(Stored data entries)
<file path="constraint.sdc">
current_design mult_div

set clk_period 5.7
set clk_io_pct 0.2

create_clock -name clk0 -period $clk_period [get_ports {clk_i}]

set non_clock_inputs [all_inputs -no_clocks]
set_input_delay [expr $clk_period * $clk_io_pct] -clock clk0 $non_clock_inputs
set_output_delay [expr $clk_period * $clk_io_pct] -clock clk0 [all_outputs]
</file>
<file path="run.sh">
#!/bin/bash
# OpenROAD 26Q1-2900-gdf79404cd8, Yosys 0.63+post, stock flow scripts
make -C /OpenROAD-flow-scripts/flow DESIGN_CONFIG=/design/flow/config.mk WORK_HOME=/design/flow/orfs finish
</file>
<file path="design.v">
package math_pkg;
  typedef enum integer {
      MBE_I   = 0,
      MBE_II  = 1,
      MBE_III = 2,
      MBE_IV  = 3
  } mbe_e;
  typedef enum logic [2 : 0] {
    SLL = 3'b000,
    SRL = 3'b100,
    SRA = 3'b101,
    SLB = 3'b011,
    SRB = 3'b111
  } shift_mode_e;
  typedef enum logic [3 : 0] {
    DIRECT_UP         = 4'b0000,
    DIRECT_DOWN       = 4'b0001,
    DIRECT_TO_ZERO    = 4'b0010,
    DIRECT_AWAY_ZERO  = 4'b0011,
    NEAREST_UP        = 4'b1000,
    NEAREST_DOWN      = 4'b1001,
    NEAREST_TO_ZERO   = 4'b1010,
    NEAREST_AWAY_ZERO = 4'b1011,
    NEAREST_EVEN      = 4'b1100,
    NEAREST_ODD       = 4'b1101
  } round_mode_e;
endpackage
module mult_div
#(
  parameter int unsigned InDw = 8,
  localparam int unsigned OutDw = InDw * 2
) (
  input  logic               clk_i,
  input  logic               rst_ni,
  input  logic [1 : 0]       tc_mode_i,   
  input  logic               operator_i,  
  input  logic               en_pi,       
  input  logic [InDw-1 : 0]  a_i,         
  input  logic [InDw-1 : 0]  b_i,         
  output logic               busy_o,
  output logic               div_by_zero_o,
  output logic               div_overflow_o,
  output logic               c_valid_o,   
  output logic [OutDw-1 : 0] c_o          
);
  localparam logic MULT = 1'b0;
  localparam logic DIV  = 1'b1;
  logic              a_neg;
  logic              b_neg;
  logic              c_neg;
  logic              q_neg;     
  logic              r_neg;     
  logic [InDw-1 : 0] a;         
  logic [InDw-1 : 0] b;         
  logic [InDw-1 : 0] shift_en;
  logic [InDw : 0]   addend;
  logic [InDw : 0]   augend;
  logic [InDw : 0]   sum;
  logic              accum_en;
  logic [OutDw : 0]  accum;
  logic [OutDw : 0]  shift_d;
  logic [OutDw : 0]  shift_q;
  logic [OutDw : 0]  shift_dat;
  logic [InDw-1 : 0] quotient;
  logic [InDw-1 : 0] remainder;
  assign a_neg = tc_mode_i[0] & a_i[InDw-1];
  assign b_neg = tc_mode_i[1] & b_i[InDw-1];
  assign c_neg = a_neg ^ b_neg;
  assign q_neg = c_neg;
  assign r_neg = a_neg;
  assign a = (~div_by_zero_o & a_neg) ? (~a_i+1'b1) : a_i;
  assign b = (~div_by_zero_o & b_neg) ? (~b_i+1'b1) : b_i;
  always_ff @(posedge clk_i or negedge rst_ni) begin
    if (!rst_ni) shift_en <= '0;
    else shift_en <= {shift_en[InDw-2 : 0], en_pi};
  end
  assign shift_dat = en_pi ? {(InDw+1)'(0), a} : shift_q;
  assign addend = (operator_i == MULT) ? shift_dat[InDw +: InDw+1] : shift_dat[InDw-1 +: InDw+1];
  assign augend = (operator_i == MULT) ? {1'b0, b} : ({1'b1, ~b} + 1'b1);
  assign sum = addend + augend;
  assign accum_en = (operator_i == MULT) ? shift_dat[0] : ~sum[InDw];
  assign accum = accum_en ? {sum, shift_dat[0 +: InDw]} : shift_dat;
  assign shift_d = (operator_i == MULT) ? sra(|tc_mode_i, accum) : sll(accum, accum_en);
  always_ff @(posedge clk_i or negedge rst_ni) begin
    if (!rst_ni) shift_q <= '0;
    else if (en_pi | (|shift_en)) shift_q <= shift_d;
  end
  assign quotient = sign_fix(~div_by_zero_o & q_neg, shift_q[0 +: InDw]);
  assign remainder = sign_fix(~div_by_zero_o & r_neg, shift_q[InDw +: InDw]);
  always_ff @(posedge clk_i or negedge rst_ni) begin
    if (!rst_ni) c_valid_o <= '0;
    else c_valid_o <= shift_en[InDw-1];
  end
  always_ff @(posedge clk_i or negedge rst_ni) begin
    if (!rst_ni) begin
      c_o <= '0;
    end else begin
      if (operator_i == MULT) begin
        c_o <= c_neg ? (~shift_q[OutDw-1 : 0]+1'b1) : shift_q[OutDw-1 : 0];
      end else begin
        c_o <= {remainder, quotient};
      end
    end
  end
  assign busy_o = (|shift_en);
  assign div_by_zero_o = (~|b_i);
  assign div_overflow_o = (&tc_mode_i) & (&a_i[InDw-1]) & ~(|a_i[InDw-2 : 0]) & (&b_i);
  function automatic [OutDw : 0] sra(logic tc_mode, logic [OutDw : 0] p);
    logic [OutDw : 0] p_shift;
    p_shift = tc_mode ? $signed(p) >>> 1 : p >>> 1;
    return p_shift;
  endfunction
  function automatic [OutDw : 0] sll(logic [OutDw : 0] p, logic lsb);
    logic [OutDw : 0] p_shift;
    p_shift = lsb ? {p[OutDw : InDw], p[InDw-2 : 0], lsb} : {p[OutDw-1 : 0], lsb};
    return p_shift;
  endfunction
  function automatic [InDw-1 : 0] sign_fix(logic neg, logic [InDw-1 : 0] a);
    logic [InDw-1 : 0] a_fix;
    a_fix = neg ? (~a + 1'b1) : a;
    return a_fix;
  endfunction
endmodule
</file>
<file path="config.mk">
export PLATFORM = sky130hd
export DESIGN_NAME = mult_div
export DESIGN_NICKNAME = mult_div
export VERILOG_FILES = /design/flow/design.v
export SDC_FILE = /design/flow/constraint.sdc
export NUM_CORES = 4
export LEC_CHECK = 1
export CORE_UTILIZATION = 50
export SYNTH_HDL_FRONTEND = slang
</file>
==> summary.txt <==
run metrics: OpenROAD warning count 27, Syn Inst Count 394, fillers 558, FF+latch count, synth 42, number of max-cap violations 0, initial antenna violation count 0, Clock Skews 0.003732 ns, switching power 0.0004544 W, yosys cell count 394, worst setup margin 0.5066 ns, Initial Utilization 52.75%, Fmax 192.6 MHz, DPL Wire Length 5.951 mm, switching power share of the total 37.25%, Die H 84.55 µm, CP Max Fanout 3, IO buf count 41, Worst Path Required 5.91 ns, met2 Usage GRT 36.07%, # Post-CTS Setup Buffers 0, largest net degree at the start of global routing 43, H-tree depth 2, Clock Sinks 42, initial DRC count 178, reg2reg path depth 14, clock-pin transition on the worst setup and hold timing paths 0.09 ns, Detail Route Antenna Nets 0, Synth top cells by count nor2_1 (46), dfrtp_1 (42), nand2_1 (39), first-pass GRT wire length 13.38 mm, setup TNS 0 ns, DRC viols 0, Seq pwr share 37.2%, RR Endpoint shift_q[14]$_DFFE_PN0P_, Synth top cell by count nor2_1, Hold Path End shift_en[6]$_DFF_PN0_, status finished, final reports clean, final setup vio count 0, number of global-route vias before repair 2732, Routability Congestion 0.9022, clock share of power 17.1%, CTS Root Buffer Type clkbuf_8, kind of critical path primary input to flop, area leader, netlist dfrtp_1, final hold violations 0, DIE AREA 7148 µm², number of diodes 0, max-slew violation count 0, CORE AREA 6459 µm², clk latency late pin 0.30 ns, Die Width 84.55 µm, mean area per synthesized cell 8.647 µm², Hold Path Depth 0, Comb power frac 45.7%, TritonRoute pass-1 iters 22, pre-CTS WS 0.1931 ns, Placed Area 3899 µm², Main area contributors dfrtp_1 (31%), xnor2_1 (7.5%), mux2i_1 (5.9%), Main synth FF type dfrtp_1, Non-Filler Instances 511, routed len/inst 15.35 µm, Crit. End Element flop, Hold Startpoint shift_en[5]$_DFF_PN0_, RSZ-0062 raised after global routing false, Syn. warnings 0, met1 Track Usage GR 39.60%, Int Power 0.0007653 W, IO Pins 42, worst min-delay path class flop to flop, R2R Setup Slk 1.93 ns, global route hottest layer met1, vias 2969, post-layout period usage 91.11%, Startpoint Class primary input, area share, top type 30.85%, post-synthesis async set-or-reset flop share 100.0%, layout cells sized above 1 8.525%, Pwr per Cell Area 305.3 nW/µm², CTS Buf Count 5, # placed instances 503, Final min period 5.193 ns, M3 GR Usage 3.785%, measured slew at the worst slew-check pin 0.6814 ns, LEAKAGE 1.667 nW, Peak supply drop 0.1838 mV, Cell Type Count 64, CTS tree done, post-cts resize count 0, Post-synth EDFFs 0, final instance area 3995 µm², Overflow after GRT 0, Worst R2R Start shift_q[7]$_DFFE_PN0P_, Arr. time, crit path 5.41 ns, post-layout util 61.86%, slew margin rel. 54.09%, routed vias/inst 5.810, GRT Total Usage 24.06%, Mapped Area 3407 µm², Area Growth Syn to Fin 17.26%, Post-CTS Hold Fix Bufs 0, # rows 29, Routed WL 7.846 mm, synthesis area per yosys 3407 µm², clk buf depth 2, sequential fraction of the synthesis area 30.85%
-- registers in the layout, summed over array words and instances (netlist names) --
register / count
c_o: 16
shift_en: 8
shift_q: 17
c_valid_o: 1
-- worst max path at each step --
stage	start	to	slack (ns)
after CTS	b_i[0]	shift_q[14]$_DFFE_PN0P_	0.51
after global routing	b_i[1]	shift_q[14]$_DFFE_PN0P_	0.22
final	b_i[0]	shift_q[14]$_DFFE_PN0P_	0.51
-- per-stage QoR --
| step | hold WS, ns | power (W) |
|---|---|---|
| 2_1_floorplan | 0.3456 | 0.0008100 |
| 3_3_place_gp | 0.3519 | 0.001017 |
| 3_5_place_dp | 0.3573 | 0.001015 |
| 4_1_cts | 0.3786 | 0.001226 |
| 5_1_grt | 0.3832 | 0.001312 |
| 6_report | 0.3726 | 0.001220 |
-- cells in the final DEF, fill, tap and decap left out, types with 7 or more instances in the layout --
cell type and n:
nor2_1 46, o31ai_1 7, a21oi_1 24, o21ai_1 16, ha_1 13, or3_1 8
xor2_1 12, nand2_1 39, inv_1 13, dfrtp_1 42, nor3_1 10, xnor2_1 29
clkdlybuf4s50_1 39, buf_4 15, mux2i_1 20
-- critical path, stage by stage --
cell and delay (ns):
clkdlybuf4s50_1 0.47, inv_1 0.04, ha_1 0.19, or3b_1 0.20
nor4b_2 0.06, nor2_1 0.13, o31ai_1 0.09, a31oi_1 0.21
inv_1 0.09, nand2_1 0.07, o21ai_1 0.07, ha_1 0.23
fa_1 0.41, a21oi_1 0.21, o211ai_1 0.19, o41ai_4 0.33
xnor3_1 0.41, mux2_4 0.29, or3b_1 0.36, a221oi_2 0.21
-- area by class of cell --
type,count,area (µm²),area share (%)
Clock buffer,5,68.82,1.723
Clock inverter,3,27.53,0.6890
Inverter,15,56.30,1.409
Multi-Input combinational cell,313,2182,54.62
Sequential cell,42,1051,26.31
Tap cell,77,96.34,2.412
Timing Repair Buffer,56,513.0,12.84
-- routing by layer --
layer,wire [µm],up-vias
li1,-,1476
met1,3896,1404
met2,3555,80
met3,339,9
met4,54,0
met5,0,-
-- power groups by stage --
stage | Clock [W] | Sequential [W] | Combinational [W]
CTS | 0.000213 | 0.000453 | 0.000559
global route | 0.000229 | 0.000464 | 0.000620
finish | 0.000209 | 0.000453 | 0.000558
-- logic make-up (layout without fill, tap and decap cells) --
group | count (synthesis) | count (layout) | share of synthesized area (%)
simple gates | 144 | 144 | 20.90
compound gates | 91 | 91 | 19.61
xor+xnor | 43 | 43 | 11.86
flops | 42 | 42 | 30.85
buf+inv | 39 | 79 | 5.105
mux | 21 | 21 | 6.316
fa+ha+maj | 14 | 14 | 5.362
No activity file was given, so power comes from the tool's default toggle rates.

- _Problem details_: Take the lines from the start of the records through the line holding "typedef enum logic [2", both included, and please print them exactly, with nothing else.

- _Result of this exercise_:
<file path="constraint.sdc">
current_design mult_div

set clk_period 5.7
set clk_io_pct 0.2

create_clock -name clk0 -period $clk_period [get_ports {clk_i}]

set non_clock_inputs [all_inputs -no_clocks]
set_input_delay [expr $clk_period * $clk_io_pct] -clock clk0 $non_clock_inputs
set_output_delay [expr $clk_period * $clk_io_pct] -clock clk0 [all_outputs]
</file>
<file path="run.sh">
#!/bin/bash
# OpenROAD 26Q1-2900-gdf79404cd8, Yosys 0.63+post, stock flow scripts
make -C /OpenROAD-flow-scripts/flow DESIGN_CONFIG=/design/flow/config.mk WORK_HOME=/design/flow/orfs finish
</file>
<file path="design.v">
package math_pkg;
  typedef enum integer {
      MBE_I   = 0,
      MBE_II  = 1,
      MBE_III = 2,
      MBE_IV  = 3
  } mbe_e;
  typedef enum logic [2 : 0] {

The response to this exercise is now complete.